BY Advocate Contributors
February 08 2010 10:00 AM ET
Even the paparazzi seem to buy into their love story, mostly leaving the two alone. “To think that a married gay couple is considered boring and normal is fantastic,” she says. “Happiness is a choice too. It’s a choice to live in a state of gratitude and to fix what makes you unhappy. Being honest with who you are, being able to go out into the world and show people that you can be successful and be happy and be in a good marriage—it’s important.”
Mostly, they have so far avoided letting their notoriety get the better of them by communicating with each other. “I tell her all my insecurities, all of my worries, and within a few minutes I feel better,” De Rossi says. “She’s just so helpful to me. I think I help her too. I keep her focused on what’s important and what the big picture is. I think that’s what a good couple does for each other.”

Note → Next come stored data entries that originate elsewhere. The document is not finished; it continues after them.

## config.mk

```make
export PLATFORM = sky130hd
export DESIGN_NAME = fetch_unit_flat
export DESIGN_NICKNAME = d
export VERILOG_FILES = /design/src/rtl/fetch_unit_if.sv /design/src/rtl/fetch_unit.sv /design/src/flat_wrapper.sv
export SDC_FILE = /design/constraint.sdc
export NUM_CORES = 1
export LEC_CHECK = 0
export CORE_AREA = 3 3 79 81
export CTS_BUF_LIST = sky130_fd_sc_hd__clkbuf_2
export DETAILED_ROUTE_END_ITERATION = 8
export DIE_AREA = 0 0 82 84
export GPL_TIMING_DRIVEN = 0
export PLACE_DENSITY_LB_ADDON = 0.3
export RECOVER_POWER = 100
export SLEW_MARGIN = 5
export SYNTH_ARGS = -nofsm -noshare
export SYNTH_HDL_FRONTEND = slang
export SYNTH_SLANG_ARGS = --single-unit
```

## constraint.sdc

```tcl
create_clock -name clk -period 7.7 [get_ports clk]
set_input_delay 2.31 -clock clk [delete_from_list [all_inputs] [get_ports clk]]
set_output_delay 2.31 -clock clk [all_outputs]
set_load 0.02 [all_outputs]
```

## src/rtl/fetch_unit_if.sv

```systemverilog
`default_nettype none
// ============================================================================
// Module      : fetch_unit_if
// Description : Request and memory-side bus bundle for fetch_unit.
// Revision    : 1.0
// ============================================================================
interface fetch_unit_if;
    logic [15:0] program_counter;
    logic        fetch_request;
    logic [23:0] instruction_bus;
    logic        instruction_ready;
    logic [15:0] mem_address;
    logic        mem_read;
    logic        mem_ready;
    logic [7:0]  mem_data;

    // Requester / memory side
    modport master (
        output program_counter, fetch_request, mem_ready, mem_data,
        input  instruction_bus, instruction_ready, mem_address, mem_read
    );

    // Fetch unit side
    modport slave (
        input  program_counter, fetch_request, mem_ready, mem_data,
        output instruction_bus, instruction_ready, mem_address, mem_read
    );
endinterface
`default_nettype wire

```

## src/rtl/fetch_unit.sv

```systemverilog
`default_nettype none
// ============================================================================
// Module      : fetch_unit
// Description : Fetches a 24-bit big-endian instruction as three byte reads.
//               Optional next-instruction prefetch via FETCH_UNIT_PREFETCH_EN.
// Revision    : 1.0
// ============================================================================
module fetch_unit (
    input  wire logic   clk,
    input  wire logic   reset,
    fetch_unit_if.slave bus
);

    typedef enum logic [2:0] {
        S_IDLE   = 3'd0,
        S_FETCH0 = 3'd1,
        S_FETCH1 = 3'd2,
        S_FETCH2 = 3'd3,
`ifdef FETCH_UNIT_PREFETCH_EN
        S_DONE   = 3'd4,
        S_PRE0   = 3'd5,
        S_PRE1   = 3'd6,
        S_PRE2   = 3'd7
`else
        S_DONE   = 3'd4
`endif
    } state_t;

    state_t      r_state;
    state_t      w_next;
    logic [15:0] r_base;
    logic [7:0]  r_byte0;
    logic [7:0]  r_byte1;
    logic [23:0] r_instr;
    logic        w_mem_read;
    logic [15:0] w_mem_addr;

`ifdef FETCH_UNIT_PREFETCH_EN
    logic [23:0] r_buf;
    logic        r_buf_valid;
    logic        r_pend;
    logic [15:0] w_tag;
    logic        w_hit_req;
    logic        w_miss_req;

    // The buffered instruction always starts right after the last one fetched.
    assign w_tag      = r_base + 16'd3;
    assign w_hit_req  = bus.fetch_request && (bus.program_counter == w_tag);
    assign w_miss_req = bus.fetch_request && !r_pend && (bus.program_counter != w_tag);
`endif

    always_comb begin
        w_next     = r_state;
        w_mem_read = 1'b0;
        w_mem_addr = 16'h0000;
        case (r_state)
            S_IDLE: begin
                if (bus.fetch_request) begin
`ifdef FETCH_UNIT_PREFETCH_EN
                    w_next = (r_buf_valid && w_hit_req) ? S_DONE : S_FETCH0;
`else
                    w_next = S_FETCH0;
`endif
                end
            end
            S_FETCH0: begin
                w_mem_read = 1'b1;
                w_mem_addr = r_base;
                if (bus.mem_ready) w_next = S_FETCH1;
            end
            S_FETCH1: begin
                w_mem_read = 1'b1;
                w_mem_addr = r_base + 16'd1;
                if (bus.mem_ready) w_next = S_FETCH2;
            end
            S_FETCH2: begin
                w_mem_read = 1'b1;
                w_mem_addr = r_base + 16'd2;
                if (bus.mem_ready) w_next = S_DONE;
            end
            S_DONE: begin
`ifdef FETCH_UNIT_PREFETCH_EN
                w_next = S_PRE0;
`else
                w_next = S_IDLE;
`endif
            end
`ifdef FETCH_UNIT_PREFETCH_EN
            S_PRE0: begin
                w_mem_read = 1'b1;
                w_mem_addr = w_tag;
                if (w_miss_req)         w_next = S_FETCH0;
                else if (bus.mem_ready) w_next = S_PRE1;
            end
            S_PRE1: begin
                w_mem_read = 1'b1;
                w_mem_addr = w_tag + 16'd1;
                if (w_miss_req)         w_next = S_FETCH0;
                else if (bus.mem_ready) w_next = S_PRE2;
            end
            S_PRE2: begin
                w_mem_read = 1'b1;
                w_mem_addr = w_tag + 16'd2;
                if (w_miss_req)         w_next = S_FETCH0;
                else if (bus.mem_ready) w_next = (r_pend || w_hit_req) ? S_DONE : S_IDLE;
            end
`endif
            default: w_next = S_IDLE;
        endcase
    end

    always_ff @(posedge clk) begin
        if (reset) begin
            r_state <= S_IDLE;
            r_base  <= 16'h0000;
            r_byte0 <= 8'h00;
            r_byte1 <= 8'h00;
            r_instr <= 24'h000000;
`ifdef FETCH_UNIT_PREFETCH_EN
            r_buf       <= 24'h000000;
            r_buf_valid <= 1'b0;
            r_pend      <= 1'b0;
`endif
        end else begin
            r_state <= w_next;
            case (r_state)
                S_IDLE: begin
                    if (bus.fetch_request) begin
                        r_base <= bus.program_counter;
`ifdef FETCH_UNIT_PREFETCH_EN
                        // Hit or miss, the buffer is consumed or stale now.
                        r_buf_valid <= 1'b0;
                        if (r_buf_valid && w_hit_req) r_instr <= r_buf;
`endif
                    end
                end
                S_FETCH0: if (bus.mem_ready) r_byte0 <= bus.mem_data;
                S_FETCH1: if (bus.mem_ready) r_byte1 <= bus.mem_data;
                S_FETCH2: if (bus.mem_ready) r_instr <= {r_byte0, r_byte1, bus.mem_data};
`ifdef FETCH_UNIT_PREFETCH_EN
                S_PRE0, S_PRE1, S_PRE2: begin
                    if (w_miss_req) begin
                        r_base      <= bus.program_counter;
                        r_buf_valid <= 1'b0;
                        r_pend      <= 1'b0;
                    end else begin
                        if (w_hit_req) r_pend <= 1'b1;
                        if (bus.mem_ready) begin
                            if (r_state == S_PRE0) r_byte0 <= bus.mem_data;
                            if (r_state == S_PRE1) r_byte1 <= bus.mem_data;
                            if (r_state == S_PRE2) begin
                                r_pend <= 1'b0;
                                if (r_pend || w_hit_req) begin
                                    r_instr <= {r_byte0, r_byte1, bus.mem_data};
                                    r_base  <= w_tag;
                                end else begin
                                    r_buf       <= {r_byte0, r_byte1, bus.mem_data};
                                    r_buf_valid <= 1'b1;
                                end
                            end
                        end
                    end
                end
`endif
                default: ;
            endcase
        end
    end

    assign bus.instruction_bus   = r_instr;
    assign bus.instruction_ready = (r_state == S_DONE);
    assign bus.mem_read          = w_mem_read;
    assign bus.mem_address       = w_mem_addr;

endmodule
`default_nettype wire

```

## src/flat_wrapper.sv

```systemverilog
// flat-port wrapper written by rule: the top's interface ports become plain ports
module fetch_unit_flat 
  (clk, reset, bus_program_counter, bus_fetch_request, bus_mem_ready, bus_mem_data, bus_instruction_bus, bus_instruction_ready, bus_mem_address, bus_mem_read);
  fetch_unit_if bus_i ();
  input  wire logic clk;
  input  wire logic reset;
  input wire logic [$bits(bus_i.program_counter)-1:0] bus_program_counter;
  input wire logic [$bits(bus_i.fetch_request)-1:0] bus_fetch_request;
  input wire logic [$bits(bus_i.mem_ready)-1:0] bus_mem_ready;
  input wire logic [$bits(bus_i.mem_data)-1:0] bus_mem_data;
  output wire logic [$bits(bus_i.instruction_bus)-1:0] bus_instruction_bus;
  output wire logic [$bits(bus_i.instruction_ready)-1:0] bus_instruction_ready;
  output wire logic [$bits(bus_i.mem_address)-1:0] bus_mem_address;
  output wire logic [$bits(bus_i.mem_read)-1:0] bus_mem_read;
  assign bus_i.program_counter = bus_program_counter;
  assign bus_i.fetch_request = bus_fetch_request;
  assign bus_i.mem_ready = bus_mem_ready;
  assign bus_i.mem_data = bus_mem_data;
  assign bus_instruction_bus = bus_i.instruction_bus;
  assign bus_instruction_ready = bus_i.instruction_ready;
  assign bus_mem_address = bus_i.mem_address;
  assign bus_mem_read = bus_i.mem_read;
  fetch_unit u_core (.clk(clk), .reset(reset), .bus(bus_i));
endmodule
```

After elaboration in Yosys (flattened, before gate mapping)
Cells that the tools add are included.
{ "classes": {"n_addsub": 2, "multipliers": 0, "div_mod_pow": 0, "n_lt_le_gt_ge": 0, "n_eq_ne": 8, "n_shift": 0, "mux": 7, "bitwise": 0, "reduce_logical": 7} }
{ "ops": {"columns": ["op", "n"], "rows": [
  ["16-bit one-hot mux with 3 select lines", 1],
  ["16-bit by 1-bit adder with 16-bit output, second input constant", 1],
  ["16-bit by 2-bit adder with 16-bit output, second input constant", 1],
  ["3-bit 2-to-1 mux", 4],
  ["3-bit one-hot mux with 4 select lines", 1],
  ["2-bit != test, second input constant", 4],
  ["2-bit AND reduction", 4],
  ["3-bit by 2-bit == test with 1-bit output, second input constant", 2],
  ["4-bit AND reduction", 1],
  ["3-bit by 1-bit == test with 1-bit output, second input constant", 1],
  ["3-bit == test, second input constant", 1],
  ["3-bit logical NOT", 1],
  ["3-bit OR reduction", 1],
  ["1-bit 2-to-1 mux", 1]
]} }
{ "word_totals": {"ff_bits": 59, "latchBits": 0, "ram_bits": 0, "mem_bits_ro": 0, "input_bits": 28, "out_inout_bits": 42, "word_cells": 29, "n_memories": 0} }

Logic depth before layout (Yosys ltp)
Gate-level depths: netlist of the first run.
{ "depth": {"word_depth": 3, "depth_mapped": 7} }

Least setup slack after synthesis of the first run
Ideal clock, no wire load.
{ "synth_path": {"path_kind": "flip-flop to output port", "startpoint": "reg u_core.r_base[0]", "endpoint": "out bus_mem_address[10]", "arrival_time_ns": 2.234, "required_time_ns": 5.390, "setup_slack_ns": 3.156, "stages_incl_launch_ff": 5, "n_path_buf": 0, "path_cell_list": "dfxtp_1 -> ha_1 -> mux2i_1 -> or4b_1 -> o311ai_0"} }
{ "synth_via": {"elab_chain_len": 2, "elab_cells_between_ends": 3, "classes_between": "add/sub: 2; mux: 1"} }
{ "synth_rtl": {"columns": ["element", "line_no", "text"], "rows": [
  ["start: declaration", "fetch_unit.sv:31", "logic [15:0] r_base;"],
  ["start signal: assignment", "fetch_unit.sv:129", "r_base <= bus.program_counter;"],
  ["16-bit by 2-bit adder with 16-bit output or 16-bit by 1-bit adder with 16-bit output (tied branches)", "fetch_unit.sv:78, fetch_unit.sv:73", null],
  ["16-bit one-hot mux with 3 select lines (*)", "fetch_unit.sv:56", "case (r_state)"],
  ["end: declaration", "flat_wrapper.sv:13", "output wire logic [$bits(bus_i.mem_address)-1:0] bus_mem_address;"]
]} }
Every way passes the cells marked *; elsewhere a longest branch is shown, timed or not.

Worst setup path after layout of the first run
{ "layout_path": {"startpoint": "reg u_core.r_base[0]", "endpoint": "out bus_mem_address[12]"} }
Same word-level chain as after synthesis.

==> metrics.md, run 1 <==
| Metric | Value |
|---|---|
| Core area | `5540 µm²` |
| CTS sink count | `59` |
| Synthesized flop and latch total | `59` |
| Worst EP required | `5.39 ns` |
| Pre-CTS WS | `2.65 ns` |
| CP Buf/Inv Count | `1` |
| Final HPWL DP | `5750 µm` |
| Clk pin slew, worst setup/hold paths | `0.17 ns` |
| RR Endpoint | `u_core.bus.instruction_bus[1]` |
| Via density per instance | `5.55` |
| CP startpoint | `u_core.r_base[0]` |
| Postcts setup bufs | `0` |
| FF-to-FF setup slack | `5.70 ns` |
| Cell Area, Synth | `2750 µm²` |
| Cell Area, Placed | `3520 µm²` |
| Area added between synthesis and finish | `31.0%` |
| Worst Skew | `0.0189 ns` |
| Met2 Wirelength | `3470 µm` |
| Synth top area cells | `dfxtp_1 43%, nand2_1 15%, a21oi_1 9.5%` |
| IO Count | `70` |
| Leakage power | `1.38 nW` |
| Die W | `82 µm` |
| Setup CP Type | `register to output pin` |
| Drt wl/cell | `14.8 µm` |
| Final Critical Period | `5.64 ns` |
| Sequential cell area fraction in the yosys report | `0.429` |
| Hold Vio Cnt, Final | `0` |
| Max Freq | `0.177 GHz` |
| CTS Buf Count | `9` |
| Final WL | `7710 µm` |
| Mean Syn Cell Area | `7.54 µm²` |
| Worst Hold Path Cells | `2` |
| CTS root buf | `clkbuf_2` |
| Period utilisation layout | `0.732` |
| CTS Hold Bufs | `0` |
| Final non-filler cell area | `3610 µm²` |
| DRC | `0` |
| DR WL met3 | `562 µm` |
| Die extent in y | `84 µm` |
| Top-count cell post-synth | `nand2_1` |
| Number of port buffers | `68` |
| Placer Congestion | `0.925` |
| CP top delay family | `simple AND/OR/NAND/NOR gates` |
| Global-route wire length before repair | `12,800 µm` |
| H-tree depth | `3` |
| Slew Limit Fails | `0` |
| R2r startpoint | `u_core.r_state[2]` |
| Multi-input combinational cell area | `1430 µm²` |
| Synth area leader | `dfxtp_1` |
| Initial antenna violation count | `0` |
| Layout cells sized above 1 | `0.0579` |
| Vias in the first global route | `2,749` |
| Largest net degree at the start of global routing | `12` |
| DRT antenna net count | `0` |
| R2R depth | `7` |
| Asr flop ratio synth | `0` |
| Max IR drop VDD | `0.132 mV` |
| Worst min path class | `register to register` |
| Startpoint Class | `register` |
| Syn Nets | `395` |
| Final Power | `0.590 mW` |
| WP data arrival | `3.33 ns` |
| WL met1 | `3530 µm` |
| DR iter-0 viols | `213` |
| Clock Latency Late Sink | `0.47 ns` |
| Critical Path Max Stage Delay | `0.71 ns` |
| Antenna cell count | `0` |
| Post-layout util | `0.651` |
| Slew HR | `0.614` |
| Worst path cell trace | `ha_1, mux2i_1, or4b_1, or3_1, o21ai_0, dlygate4sd3_1` |
| Synth cell types | `41` |
| Predominant post-synthesis flop cell | `dfxtp_1` |
| Outcome | `finished clean` |
| Pwr dens | `164 nW/µm²` |
| Unrepaired setup endpoints after global routing | `no` |
| Top Metal Used | `met4` |
| Pre-Repair DR Iteration Count | `6` |
| Flip-flop and latch area | `1180 µm²` |
| GRT Resource Usage Total | `0.238` |
| Gr ovfl total | `0` |
| Layout Nets | `474` |
| Row count | `27` |
| Worst Hold Path EP | `u_core.bus.instruction_bus[8]` |
| Die area | `6890 µm²` |
| Resize count post-CTS | `0` |
| Post-synth top cells | `107 x nand2_1, 59 x dfxtp_1, 52 x a21oi_1` |
| Critical path's slowest cell | `dlygate4sd3_1` |
| Max-Cap Viols | `0` |
| Fillers | `514` |
| Crit end category | `output pin` |
| Final worst slack | `2.06 ns` |
| Syn. warnings | `0` |
| Starting Density | `0.497` |
| Worst slew pin tran | `0.577 ns` |
| Number of enable flip-flop cells after synthesis | `0` |
| Setup Viol. Count Final | `0` |
| Via Count | `2,892` |
| Post-synthesis cell count | `365` |
| Yosys top cell area share | `0.429` |
| Hold_sp | `u_core.r_byte1[0]` |
| Clock tree buffer depth | `2` |
| Crit path max fanout | `8` |
| CTS tree | `done` |
| Total negative setup slack | `0 ns` |
==> layer usage <==
metal / vias up / global-route usage
met1: 1353 / 0.330
met4: 0 / 0.0937
met2: 109 / 0.351
met5: - / 0
met3: 19 / 0.0583
li1: 1411 / -
==> registers in the layout, summed over array words and instances, names as in the netlist <==
register                    flops
u_core.bus.instruction_bus     24
u_core.r_byte1                  8
u_core.r_byte0                  8
u_core.r_state                  3
u_core.r_base                  16
==> where the power goes <==
group | total [mW] | switching (mW) | internal [mW]
Clock | 0.159 | 0.118 | 0.0411
Sequential | 0.326 | 0.00975 | 0.316
Combinational | 0.105 | 0.0616 | 0.0433
==> layout make-up <==
cell class	count	area share
multi-input combinational	273	0.397
sequential	59	0.328
clock inverter	7	0.0121
clock buffer	9	0.0125
inverter	3	0.00312
timing repair buffer	68	0.189
buffer	30	0.0340
tap	72	0.0250
==> cell usage in the layout, fill, tap and decap left out, drive strengths merged, types with 2 or more instances in the layout <==
cell	n
a22oi	3
nand4	5
o21ai	7
and3	3
clkdlybuf4s50	25
clkinv	4
nor2	19
ha	2
mux2i	10
nor3b	3
nand3	9
a31oi	4
nand3b	2
o211ai	5
nor3	4
clkbuf	31
buf	8
dlygate4sd3	43
a21oi	52
dfxtp	59
nor2b	7
a21o	2
and4	2
o31ai	2
xor2	4
or3	2
o311ai	4
nand2	107
inv	4
clkinvlp	2
==> worst max-delay path by stage <==
| stage | to | slack (ns) | cells past startpoint |
|---|---|---|---|
| detailed placement | bus_mem_address[10] | 2.65 | 5 |
| floorplan | bus_mem_address[10] | 3.16 | 4 |
| global route | bus_mem_address[12] | 1.90 | 6 |
| global placement | bus_mem_address[10] | 2.66 | 5 |
| finish | bus_mem_address[12] | 2.06 | 6 |
| CTS | bus_mem_address[10] | 2.09 | 5 |
==> worst register-to-register path: stages, from the launching register on <==
cell	delay [ns]
dfxtp_1	0.34
buf_2	0.17
nor2b_1	0.34
and3_1	0.22
clkbuf_1	0.23
clkbuf_1	0.36
nand2_1	0.15
a21oi_1	0.14
==> through the flow <==
| step | hold WS, ns | std cells |
|---|---|---|
| 4_1_cts | 0.461 | 521 |
| 3_3_place_gp | 0.443 | 505 |
| 5_1_grt | 0.478 | 521 |
| 6_report | 0.457 | 521 |
| 2_1_floorplan | 0.431 | 365 |
| 3_5_place_dp | 0.447 | 505 |
==> logic make-up after synthesis <==
logic type / after synthesis / share of synthesized area
compound gates: 86 / 0.184
buf+inv: 33 / 0.0509
flops: 59 / 0.429
fa+ha+maj: 2 / 0.00909
xor+xnor: 5 / 0.0159
simple gates: 169 / 0.270
mux: 11 / 0.0405
No activity file was read; power rests on OpenSTA's default activity.
==> run 2: changes to the inputs <==
==> constraint.sdc (replaced) <==
create_clock -name clk -period 5.6 [get_ports clk]
set_input_delay 1.68 -clock clk [delete_from_list [all_inputs] [get_ports clk]]
set_output_delay 1.68 -clock clk [all_outputs]
set_load 0.02 [all_outputs]
==> results of run 2 <==
Same layout as run 1 (identical final DEF). Status: finished clean.
Main changes from that run: setup slack after placement 2.65 ns -> 1.18 ns; setup slack after layout 2.06 ns -> 0.591 ns; register-to-register setup slack 5.70 ns -> 3.60 ns; total power 0.590 mW -> 0.811 mW; worst IR drop on VDD 0.132 mV -> 0.181 mV
==> run 3: changes to the inputs <==
--- a/config.mk
+++ b/config.mk
@@ -16,3 +16,4 @@
 export SYNTH_ARGS = -nofsm -noshare
 export SYNTH_HDL_FRONTEND = slang
 export SYNTH_SLANG_ARGS = --single-unit
+export TNS_END_PERCENT = 10
==> constraint.sdc (replaced) <==
create_clock -name clk -period 5.5 [get_ports clk]
set_input_delay 1.65 -clock clk [delete_from_list [all_inputs] [get_ports clk]]
set_output_delay 1.65 -clock clk [all_outputs]
set_load 0.02 [all_outputs]
==> results of run 3 <==
Same layout as run 1 (identical final DEF). Status: finished clean.
Main changes from that run: setup slack after placement 2.65 ns -> 1.11 ns; setup slack after layout 2.06 ns -> 0.521 ns; register-to-register setup slack 5.70 ns -> 3.50 ns; total power 0.590 mW -> 0.826 mW; worst IR drop on VDD 0.132 mV -> 0.184 mV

Unlike with most other couples, we get to eavesdrop. There are harmless, jokey anecdotes in DeGeneres’s talk-show monologues about how tall De Rossi is, how she sleeps through their cats’ nighttime shenanigans, her mocking retorts every time DeGeneres does something stupid. It’s the daily, easily dismissed fragments of a couple’s life together, significant only because they’re broadcast to a huge cross section of America. De Rossi plans to attend as many American Idol tapings as possible—DeGeneres is now a judge—upping the chances that the show’s enormous audience may also be exposed to DeGeneres’s marital comedy routine.
Despite busy work schedules, they have carved out a surprisingly quiet, domestic life. They spend most weekends on a farm just outside Los Angeles, reading—De Rossi loves Jonathan Safran Foer and Sylvia Plath—gardening, and avoiding the phone.
Both are now vegans, which is a challenge only in that both take the commitment seriously but neither is a particularly good cook. At home in Los Angeles they have a chef, but they try to fend for themselves at the farm.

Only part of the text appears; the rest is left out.